I’ve not really read up on the nitty gritty technical details of G-Sync and FreeSync, but I’d assume that they need two framebuffers as well. The difference being that when rendering to a framebuffer has been completed it can be scanned out immediately without waiting for sync. In the case of RetroArch, where we want (need) to output a consistent 60 FPS, I don’t really see the benefit from an input lag perspective. If someone has a different view on this, I’d be happy to hear it.

It probably depends on GPU drivers on Linux as well, but on my Broadwell laptop with integrated Intel graphics, OpenGL has one frame lower input lag than OpenGL (with closed source driver) on the Pi. In other words, it matches the input lag performance of Dispmanx on the Pi. Setting video_max_swapchain_images = 2 on the Broadwell system removes another frame of input lag and makes it even faster than the Pi with Dispmanx.
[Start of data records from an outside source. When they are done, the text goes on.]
File: config.mk
export PLATFORM = sky130hd
export DESIGN_NAME = ro_puf_eval
export DESIGN_NICKNAME = d
export VERILOG_FILES = /design/src/rtl/ro_puf_eval.sv
export SDC_FILE = /design/constraint.sdc
export NUM_CORES = 1
export LEC_CHECK = 0
export ABC_AREA = 1
export ABC_CLOCK_PERIOD_IN_PS = 2900
export CAP_MARGIN = 20
export CORE_AREA = 2 2 222 224
export CTS_BUF_LIST = sky130_fd_sc_hd__clkbuf_4 sky130_fd_sc_hd__clkbuf_8 sky130_fd_sc_hd__clkbuf_16
export DETAILED_ROUTE_END_ITERATION = 16
export DIE_AREA = 0 0 224 226
export PLACE_DENSITY = 0.55
export SYNTH_ARGS = -nofsm -noshare
export SYNTH_HDL_FRONTEND = slang
export SYNTH_SLANG_ARGS = --single-unit
export TNS_END_PERCENT = 5
File: constraint.sdc
create_clock -name CLK100MHZ -period 2.9 [get_ports CLK100MHZ]
set_input_delay 0.58 -clock CLK100MHZ [delete_from_list [all_inputs] [get_ports CLK100MHZ]]
set_output_delay 0.58 -clock CLK100MHZ [all_outputs]
set_load 0.01 [all_outputs]
File: src/rtl/ro_puf_eval.sv
// Ring-oscillator PUF evaluator: RESP_W RO pairs, one bit per pair (cnt0 > cnt1) plus a tie mask.
// Latency: resp_valid arrives 1 + RESP_W*(SETTLE+WINDOW+1) cycles after start is accepted.
// Backpressure: none; start is taken only in IDLE and ignored while busy.
module ro_puf_eval #(
    parameter int NUM_RO = 256,
    parameter int SEL_W  = $clog2(NUM_RO),
    parameter int RESP_W = 8,
    parameter int CNT_W  = 16,
    parameter int WINDOW = 1024,
    parameter int SETTLE = 16
) (
    input  logic              CLK100MHZ,
    input  logic              CPU_RESETN,
    input  logic [NUM_RO-1:0] ro_bank0,
    input  logic [NUM_RO-1:0] ro_bank1,
    output logic              ro_en,
    input  logic              start,
    input  logic [SEL_W-1:0]  challenge,
    output logic              busy,
    output logic              resp_valid,
    output logic [RESP_W-1:0] response,
    output logic [RESP_W-1:0] tie_mask,
    output logic [CNT_W-1:0]  last_cnt0,
    output logic [CNT_W-1:0]  last_cnt1
);

    localparam int IDX_W = (RESP_W > 1) ? $clog2(RESP_W) : 1;
    localparam int TMR_W = 20;
    localparam logic [TMR_W-1:0] SETTLE_LAST = TMR_W'(SETTLE - 1);
    localparam logic [TMR_W-1:0] WINDOW_LAST = TMR_W'(WINDOW - 1);
    localparam logic [IDX_W-1:0] IDX_LAST    = IDX_W'(RESP_W - 1);

    typedef enum logic [2:0] {
        S_IDLE,
        S_SETTLE,
        S_COUNT,
        S_COMPARE,
        S_DONE
    } state_t;

    state_t             state, state_nxt;
    logic [SEL_W-1:0]   base;
    logic [SEL_W-1:0]   sel;
    logic [IDX_W-1:0]   idx;
    logic [TMR_W-1:0]   tmr;
    logic [CNT_W-1:0]   cnt0, cnt1;
    logic [2:0]         sync0, sync1;
    logic               edge0, edge1;

    // The select only moves when idx advances in COMPARE, so the mux is stable across SETTLE/COUNT.
    assign sel = base + SEL_W'(idx);

    always_ff @(posedge CLK100MHZ or negedge CPU_RESETN) begin
        if (!CPU_RESETN) state <= S_IDLE;
        else             state <= state_nxt;
    end

    always_comb begin
        state_nxt  = state;
        ro_en      = 1'b0;
        busy       = 1'b1;
        resp_valid = 1'b0;
        case (state)
            S_IDLE: begin
                busy = 1'b0;
                if (start) state_nxt = S_SETTLE;
            end
            S_SETTLE: begin
                ro_en = 1'b1;
                if (tmr == SETTLE_LAST) state_nxt = S_COUNT;
            end
            S_COUNT: begin
                ro_en = 1'b1;
                if (tmr == WINDOW_LAST) state_nxt = S_COMPARE;
            end
            S_COMPARE: state_nxt = (idx == IDX_LAST) ? S_DONE : S_SETTLE;
            S_DONE: begin
                resp_valid = 1'b1;
                state_nxt  = S_IDLE;
            end
            default: state_nxt = S_IDLE;
        endcase
    end

    // Two synchronizer flops, one history flop, then a registered edge pulse: 3-cycle path for both banks.
    always_ff @(posedge CLK100MHZ or negedge CPU_RESETN) begin
        if (!CPU_RESETN) begin
            sync0 <= '0;
            sync1 <= '0;
            edge0 <= 1'b0;
            edge1 <= 1'b0;
        end else begin
            sync0 <= {sync0[1:0], ro_bank0[sel]};
            sync1 <= {sync1[1:0], ro_bank1[sel]};
            edge0 <= sync0[1] & ~sync0[2];
            edge1 <= sync1[1] & ~sync1[2];
        end
    end

    always_ff @(posedge CLK100MHZ or negedge CPU_RESETN) begin
        if (!CPU_RESETN) begin
            tmr       <= '0;
            cnt0      <= '0;
            cnt1      <= '0;
            base      <= '0;
            idx       <= '0;
            response  <= '0;
            tie_mask  <= '0;
            last_cnt0 <= '0;
            last_cnt1 <= '0;
        end else begin
            if (state != state_nxt) tmr <= '0;
            else if (state == S_SETTLE || state == S_COUNT) tmr <= tmr + TMR_W'(1);

            if (state == S_COUNT) begin
                if (edge0 && cnt0 != '1) cnt0 <= cnt0 + CNT_W'(1);
                if (edge1 && cnt1 != '1) cnt1 <= cnt1 + CNT_W'(1);
            end else if (state != S_COMPARE) begin
                cnt0 <= '0;
                cnt1 <= '0;
            end

            if (state == S_IDLE && start) begin
                base     <= challenge;
                idx      <= '0;
                response <= '0;
                tie_mask <= '0;
            end

            if (state == S_COMPARE) begin
                response[idx] <= (cnt0 > cnt1);
                tie_mask[idx] <= (cnt0 == cnt1);
                last_cnt0     <= cnt0;
                last_cnt1     <= cnt1;
                if (idx != IDX_LAST) idx <= idx + IDX_W'(1);
            end
        end
    end

endmodule

After elaboration in Yosys (flattened, before gate mapping)
Index checks and enable logic that the tools add are counted.
{ "totals": {"regBits": 122, "input_bits": 523, "output_inout_bits": 51, "wordCells": 83} }
{ "classes": {"add_sub_neg": 5, "order_cmp": 4, "n_eq_ne": 15, "n_mux": 30, "bitwise": 4, "n_reduce_logical": 11} }
{ "op_table": {"columns": ["operator", "n"], "rows": [
  ["16-bit 2-to-1 mux", 5],
  ["20-bit 2-to-1 mux", 2],
  ["16-bit by 1-bit adder with 16-bit output, second input constant", 2],
  ["8-bit 2-to-1 mux", 4],
  ["16-bit != test, second input constant", 2],
  ["3-bit 2-to-1 mux", 7],
  ["20-bit by 1-bit adder with 20-bit output, second input constant", 1],
  ["20-bit by 10-bit == test with 1-bit output, second input constant", 1],
  ["20-bit by 4-bit == test with 1-bit output, second input constant", 1],
  ["1-bit binary-select mux with 8-bit select", 2],
  ["8-bit bitwise mux", 2],
  ["16-bit == test", 1],
  ["16-bit > comparator", 1],
  ["3-bit case mux with 4 select lines", 1],
  ["8-bit by 9-bit < comparator with 1-bit output, second input constant", 1],
  ["8-bit by 3-bit adder with 8-bit output", 1],
  ["3-bit by 2-bit == test with 1-bit output, second input constant", 2],
  ["3-bit == test, second input constant", 2],
  ["1-bit 2-to-1 mux", 6],
  ["1-bit logical AND", 4],
  ["3-bit by 4-bit < comparator with 1-bit output, second input constant", 1],
  ["2-bit by 1-bit != test with 1-bit output, second input constant", 2],
  ["2-bit AND reduction", 2],
  ["2-bit nonzero test", 2],
  ["other kinds (12)", 14]
]} }

Logic depth before layout (Yosys ltp)
{ "depth": {"depth_word": 6, "mapped_depth": 18, "mapped_depth_nobuf": 16} }

Worst setup path before layout
Ideal clock, no wire load.
{ "synth_path": {"path_type": "register -> register", "startpoint": "register idx[0]", "endpoint": "register sync0[0]", "setup_time_ns": 0.065, "arrival_ns": 2.461, "required_time_ns": 2.835, "slack_ns": 0.373, "stages_incl_launch_ff": 17, "n_path_buf": 3, "period_less_slack_ns": 2.527, "cell_sequence": "dfrtp_1 > ha_1 > fa_1 > buf_2 > inv_2 > buf_2 > clkbuf_1 > o21ai_0 > o21ai_0 > nand2_1 > nand2_1 > nand2_1 > nand3_1 > nand3_1 > nand3_1 > nand3_1 > nand2_1"} }
{ "synth_between": {"elab_chain_len": 3} }
{ "synth_rtl": {"columns": ["item", "line", "source"], "rows": [
  ["from (decl)", "44", "logic [IDX_W-1:0] idx;"],
  ["from (signal assigned)", "135", "if (idx != IDX_LAST) idx <= idx + IDX_W'(1);"],
  ["8-bit by 3-bit adder with 8-bit output", "51", "assign sel = base + SEL_W'(idx);"],
  ["1-bit binary-select mux with 8-bit select", "93", "sync0 <= {sync0[1:0], ro_bank0[sel]};"],
  ["1-bit 2-to-1 mux (implied by the code)", "93", null],
  ["to (signal assigned)", "93", null],
  ["to (decl)", "47", "logic [2:0] sync0, sync1;"]
]} }
Every way passes these cells. The select of a mux whose other input is x is not followed.
A chain may end at the register's enable or synchronous reset.

Worst setup path after layout
{ "layout_path": {"startpoint": "register base[0]", "endpoint": "register sync0[0]"} }
{ "layout_between": {"elab_chain_len": 3} }
{ "layout_rtl": {"columns": ["item", "line", "source"], "rows": [
  ["from (decl)", "42", "logic [SEL_W-1:0] base;"],
  ["from (signal assigned)", "124", "base <= challenge;"],
  ["8-bit by 3-bit adder with 8-bit output", "51", null],
  ["1-bit binary-select mux with 8-bit select", "93", null],
  ["1-bit 2-to-1 mux (implied by the code)", "93", null]
]} }
Every way passes these cells. The select of a mux whose other input is x is not followed.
The reason for Dispmanx being one frame slower than the Broadwell system with OpenGL and video_max_swapchain_images = 2 is that Dispmanx on the Pi is hardcoded to use three framebuffers (i.e. video_max_swapchain_images = 3). RetroArch’s Dispmanx driver doesn’t support the video_max_swapchain_images setting. However, I rewrote the Dispmanx driver to support the setting, but it turns out even the Raspberry Pi 3 is too slow to run every SNES game at full speed with video_max_swapchain_images = 2. So, I decided not to push the updated code.

Yes, KMS is already supported with the experimental open source driver called VC4. I’ll write a separate post about that soon.

As I wrote further up in this post, I’m not sure. If I were to guess, I’d say that it helps even with G-Sync, but I will let someone else confirm that.

I’d prefer to hold on to any preliminary info for now. :slight_smile: Hopefully I’ll have something soon.

No idea what the current situation with Lakka is, sorry.

Well, it’s definitely faster from a processing performance point of view. So it should be better equipped to use video_max_swapchain_images = 2 and maybe frame delay. But it also depends on the GPU driver, so testing would be needed to confirm that.

No, that will not have any effect when using OpenGL. Any setting below 2 is the same as 2 and any setting above 3 is the same as 3.

I’ve been reading some things about Freesync vs Gsync and each apparently has a small latency advantage over the other in certain circumstances. It seems Gsync also has a buffer inside the monitor that can be a source of latency in some circumstances. I think the consensus suggests that Freesync might be preferable for emulation purposes while Gsync is better for typical asynchronous (i.e., game logic is not synced to frame timing) gaming.

Frame delay should still matter on these variable refresh monitors because you’re still trying to hit the ~60 fps target. If audio sync were disabled and it were just running as fast as possible, it wouldn’t matter, but as long as there’s still a set interval on the frames, you’ll want to use frame delay to get as close to that interval as possible.

@Brunnis Thanks again, I have copied and pasted your post here over to a thread on the Launchbox forums while linking back directly to your post and giving you 100% credit for the information.

@hunterk Thanks for your info as well. Good to know that frame delay still is a useful setting even with V-Sync off.

I wish I had the hardware to accurately measure and test with G-Sync. I know it’s one of those things that not many people have in their setups and right now there is little information on it when it comes to emulation. All I can say from my experience with it so far is that it is very good even while still trying to work out 100% optimized settings.

@hunterk

Does max_swapchain_images have any effect in Windows? The blog post about it only mentions Linux.